# Installation

Installation must be done using conda.

```shell
conda env create -f environment.yml
```

# Running

Slurm Workload Manager which will use Ray for multi-node:
```text
$ ./submit_job.sh -h
Usage: submit_job.sh [OPTION]...

Submit a slurm batch job for the given task and other options.

  -h, --help                     Print this message
  -s, --single-objective         Single-objective search (task performance only)
  -t, --task TASK                The task/dataset name for which to run the
                                 experiment (required)
  -r, --reservation RESERVATION  The reservation name, if applicable
  -n, --reservation-nodes RESERVATION_NODES
                                 The reserved number of nodes, if applicable
```
Before submitting a job, make sure you update the variable in the script `ACTIVATE_PYTHON_ENV`
to the name of your conda environment. If not using conda, the script will need minor
refactoring to activate your environment rather than conda.

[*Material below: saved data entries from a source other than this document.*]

--- src/rtl/cfs_sc_fifo_pkg.sv ---
// Shared definitions for the cfs_sc_fifo block.
//   CFS_FIFO_FWFT / CFS_FIFO_REGOUT : values for the OUTPUT_REG parameter.
//   next_ptr(ptr, depth)            : wrap-around pointer increment.
//                                     depth-1 (or above) goes to 0.
package cfs_sc_fifo_pkg;

  localparam int CFS_FIFO_FWFT   = 0;
  localparam int CFS_FIFO_REGOUT = 1;

  // The depth need not be a power of two, so the wrap is an explicit compare.
  function automatic logic [31:0] next_ptr(input logic [31:0] ptr,
                                           input logic [31:0] depth);
    return (ptr >= depth - 32'd1) ? 32'd0 : ptr + 32'd1;
  endfunction

endpackage

--- src/rtl/cfs_sc_fifo_ptr.sv ---
// Wrapping pointer register for cfs_sc_fifo.
// Ports:
//   clk    : clock, rising edge
//   reset  : asynchronous active-high reset, pointer -> 0
//   clr_i  : synchronous clear, has priority over inc_i
//   inc_i  : advance the pointer by one, wrapping at DEPTH-1
//   ptr_o  : current pointer value
module cfs_sc_fifo_ptr
  import cfs_sc_fifo_pkg::*;
#(
  parameter int DEPTH = 8,
  parameter int PTR_W = 3
) (
  input  logic             clk,
  input  logic             reset,
  input  logic             clr_i,
  input  logic             inc_i,
  output logic [PTR_W-1:0] ptr_o
);

  logic [PTR_W-1:0] ptr_q;
  logic [PTR_W-1:0] ptr_d;

  always_comb begin
    ptr_d = ptr_q;
    if (clr_i) begin
      ptr_d = '0;
    end else if (inc_i) begin
      ptr_d = PTR_W'(next_ptr(32'(ptr_q), 32'(DEPTH)));
    end
  end

  always_ff @(posedge clk or posedge reset) begin
    if (reset) begin
      ptr_q <= '0;
    end else begin
      ptr_q <= ptr_d;
    end
  end

  assign ptr_o = ptr_q;

endmodule

--- src/rtl/cfs_sc_fifo.sv ---
// Single-clock FIFO with valid/ready handshakes on both sides, any depth >= 2,
// fall-through or registered output, runtime almost-full/almost-empty
// thresholds, synchronous flush and a peak-level watermark.
// Ports:
//   clk, reset           : clock and asynchronous active-high reset
//   flush                : synchronous clear, beats push and pop
//   push_valid/ready/data: write side handshake
//   pop_valid/ready/data : read side handshake
//   af_lvl, ae_lvl       : almost-full / almost-empty thresholds
//   fifo_lvl             : words held (memory plus output flop)
//   full, empty          : level == depth / level == 0
//   almost_full/empty    : level >= af_lvl / level <= ae_lvl
//   max_lvl              : peak level since the last reset or flush
module cfs_sc_fifo
  import cfs_sc_fifo_pkg::*;
#(
  parameter int  DATA_WIDTH = 32,
  parameter int  FIFO_DEPTH = 8,
  parameter int  OUTPUT_REG = 0,
  localparam int CNT_WIDTH  = $clog2(FIFO_DEPTH)
) (
  input  logic                  clk,
  input  logic                  reset,
  input  logic                  flush,
  input  logic                  push_valid,
  input  logic [DATA_WIDTH-1:0] push_data,
  output logic                  push_ready,
  output logic                  pop_valid,
  output logic [DATA_WIDTH-1:0] pop_data,
  input  logic                  pop_ready,
  input  logic [CNT_WIDTH:0]    af_lvl,
  input  logic [CNT_WIDTH:0]    ae_lvl,
  output logic [CNT_WIDTH:0]    fifo_lvl,
  output logic                  full,
  output logic                  empty,
  output logic                  almost_full,
  output logic                  almost_empty,
  output logic [CNT_WIDTH:0]    max_lvl
);

  localparam int                LVL_W     = CNT_WIDTH + 1;
  localparam logic [LVL_W-1:0]  DEPTH_LVL = LVL_W'(FIFO_DEPTH);

  if (DATA_WIDTH < 1) begin : g_bad_width
    $error("cfs_sc_fifo: DATA_WIDTH must be >= 1");
  end
  if (FIFO_DEPTH < 2) begin : g_bad_depth
    $error("cfs_sc_fifo: FIFO_DEPTH must be >= 2");
  end

  logic [DATA_WIDTH-1:0] mem [FIFO_DEPTH];
  logic [CNT_WIDTH-1:0]  wr_ptr;
  logic [CNT_WIDTH-1:0]  rd_ptr;
  logic [LVL_W-1:0]      lvl_q, lvl_d;
  logic [LVL_W-1:0]      max_q, max_d;
  logic                  push_hs;
  logic                  pop_hs;
  logic                  rd_adv;

  // push_ready deliberately ignores pop_ready: a full FIFO never accepts a
  // word even if the head leaves in the same cycle.
  assign push_ready = !reset && !flush && (lvl_q < DEPTH_LVL);
  assign push_hs    = push_valid && push_ready;
  assign pop_hs     = pop_valid && pop_ready;

  cfs_sc_fifo_ptr #(.DEPTH(FIFO_DEPTH), .PTR_W(CNT_WIDTH)) u_wr_ptr (
    .clk   (clk),
    .reset (reset),
    .clr_i (flush),
    .inc_i (push_hs),
    .ptr_o (wr_ptr)
  );

  cfs_sc_fifo_ptr #(.DEPTH(FIFO_DEPTH), .PTR_W(CNT_WIDTH)) u_rd_ptr (
    .clk   (clk),
    .reset (reset),
    .clr_i (flush),
    .inc_i (rd_adv),
    .ptr_o (rd_ptr)
  );

  // Storage is not reset; only the pointers and level define what is valid.
  always_ff @(posedge clk) begin
    if (push_hs) begin
      mem[wr_ptr] <= push_data;
    end
  end

  if (OUTPUT_REG == CFS_FIFO_REGOUT) begin : g_regout
    logic                  ovld_q, ovld_d;
    logic [DATA_WIDTH-1:0] odata_q, odata_d;
    logic [LVL_W-1:0]      mem_cnt;
    logic                  load;

    // The level includes the output flop, so memory occupancy is level minus
    // the flop's valid bit. A word written this edge is not yet readable, which
    // gives the extra cycle of first-word latency.
    assign mem_cnt = lvl_q - LVL_W'(ovld_q);
    assign load    = (mem_cnt != '0) && (!ovld_q || pop_hs);

    always_comb begin
      ovld_d  = ovld_q;
      odata_d = odata_q;
      if (flush) begin
        ovld_d = 1'b0;
      end else if (load) begin
        ovld_d  = 1'b1;
        odata_d = mem[rd_ptr];
      end else if (pop_hs) begin
        ovld_d = 1'b0;
      end
    end

    always_ff @(posedge clk or posedge reset) begin
      if (reset) begin
        ovld_q  <= 1'b0;
        odata_q <= '0;
      end else begin
        ovld_q  <= ovld_d;
        odata_q <= odata_d;
      end
    end

    assign pop_valid = ovld_q && !flush;
    assign pop_data  = odata_q;
    assign rd_adv    = load && !flush;
  end else begin : g_fwft
    assign pop_valid = (lvl_q != '0) && !flush;
    assign pop_data  = mem[rd_ptr];
    assign rd_adv    = pop_hs;
  end

  always_comb begin
    lvl_d = lvl_q + LVL_W'(push_hs) - LVL_W'(pop_hs);
    max_d = (lvl_d > max_q) ? lvl_d : max_q;
    if (flush) begin
      lvl_d = '0;
      max_d = '0;
    end
  end

  always_ff @(posedge clk or posedge reset) begin
    if (reset) begin
      lvl_q <= '0;
      max_q <= '0;
    end else begin
      lvl_q <= lvl_d;
      max_q <= max_d;
    end
  end

  assign fifo_lvl     = lvl_q;
  assign max_lvl      = max_q;
  assign full         = (lvl_q == DEPTH_LVL);
  assign empty        = (lvl_q == '0);
  assign almost_full  = (lvl_q >= af_lvl);
  assign almost_empty = (lvl_q <= ae_lvl);

endmodule

--- config.mk ---
export PLATFORM = sky130hd
export DESIGN_NAME = cfs_sc_fifo
export DESIGN_NICKNAME = d
export VERILOG_FILES = /design/src/rtl/cfs_sc_fifo_pkg.sv /design/src/rtl/cfs_sc_fifo_ptr.sv /design/src/rtl/cfs_sc_fifo.sv
export SDC_FILE = /design/constraint.sdc
export NUM_CORES = 1
export LEC_CHECK = 0
export CELL_PAD_IN_SITES_DETAIL_PLACEMENT = 0
export CELL_PAD_IN_SITES_GLOBAL_PLACEMENT = 2
export CORE_MARGIN = 2
export CORE_UTILIZATION = 45
export CTS_CLUSTER_DIAMETER = 150
export CTS_CLUSTER_SIZE = 30
export DETAILED_ROUTE_END_ITERATION = 10
export GPL_TIMING_DRIVEN = 1
export PLACE_DENSITY = 0.89
export SYNTH_ARGS = -nofsm -noshare
export SYNTH_HDL_FRONTEND = slang
export SYNTH_SLANG_ARGS = --single-unit
--- constraint.sdc ---
create_clock -name clk -period 4.4 [get_ports clk]
set_input_delay 0.88 -clock clk [delete_from_list [all_inputs] [get_ports clk]]
set_output_delay 0.88 -clock clk [all_outputs]
set_load 0.01 [all_outputs]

For running on a single node:
```shell
TASK=mnist
SINGLE_OBJECTIVE=false
EXPLAINABILITY_TYPE=activations
CPUS_PER_TASK=16
GPUS_PER_TASK=1
./deephyper_xnas nas "nsga2" \
    --problem "experiments.$TASK.problem.Problem" \
    --run "xnas.nas_deephyper.nas_run.run" \
    --multiobjective-explainability "true" \
    --record-mo-xai-only "$SINGLE_OBJECTIVE" \
    --explainability-type "$EXPLAINABILITY_TYPE" \
    --max-evals 16000 \
    --evaluator "ray" \
    --ray-address "auto" \
    --num-cpus-per-task $CPUS_PER_TASK \
    --num-gpus-per-task $GPUS_PER_TASK
```

## Running Introspectability as a Regularizer

The introspectability metric is implemented as a loss/regularizer. To enable it
during training, the environmental variable `INTROSPECTABILITY_AS_REGULARIZER`
should be set.


# Results
Results are stored with the following tree structure (`submit_job.sh` script):
```text
results/
|-- <task>/
|   |-- <timestamp>/
|   |   |-- deephyper.log (DeepHyper logging output)
|   |   |-- init_infos.json (DeepHyper problem definition)
|   |   |-- results.csv (pertinent results you are likely interested in)
|   |   |-- activations/ (activations for intra-gen Pareto-optimal solutions)
|   |   |   |-- <UID>.npz
|   |   |   `-- ...
|   |   `-- save/
|   |       |-- config/ (configuration for each instantiated model)
|   |       |   |-- <UUID>.json
|   |       |   `-- ...
|   |       |-- history/
|   |       |   |-- <UUID>.json
|   |       `-- model/ (empty)
|   |-- ...
|-- ...
```
Logs are stored in `logs_batch/`.

## Processing Raw Results
Raw results are provided in the `raw-results` directory. This can be used in
conjunction with the `plotting-code.ipynb` notebook. In the first cell of this
notebook, simply point to the directory that the results are stored in (the file
of particular interest is `results.csv`). There are examples left in this cell
that you can follow. Following this, simply run all cells in the notebook. In
sequence, it will process the results and give the following analyses and
figures (cell by cell):

1. Statistics about the number of evaluations and metrics
2. The phylogenetic trees of NAS evolution, if applicable
3. The objectives plotted over time
4. The Pareto fronts grouped by generation, cumulative generation, and overall
5. The objectives plotted over each generation
6. The Pareto front plotted for the results
7. The hypervolume+Pareto front plots as shown in the paper (Figure 2)
8. Pairplots of the objectives
9. The highest-accuracy solution discovered
10. Correlation plot of the objectives
11. Plots showing the generalization error, number of parameters, and train
times as a function of the objectives
12. Analysis of the motifs discovered in the Pareto front (frequencies of
varying sizes and correlation statistics with objectives, including along
the Pareto front)
13. Activation heat maps across blocks of architectures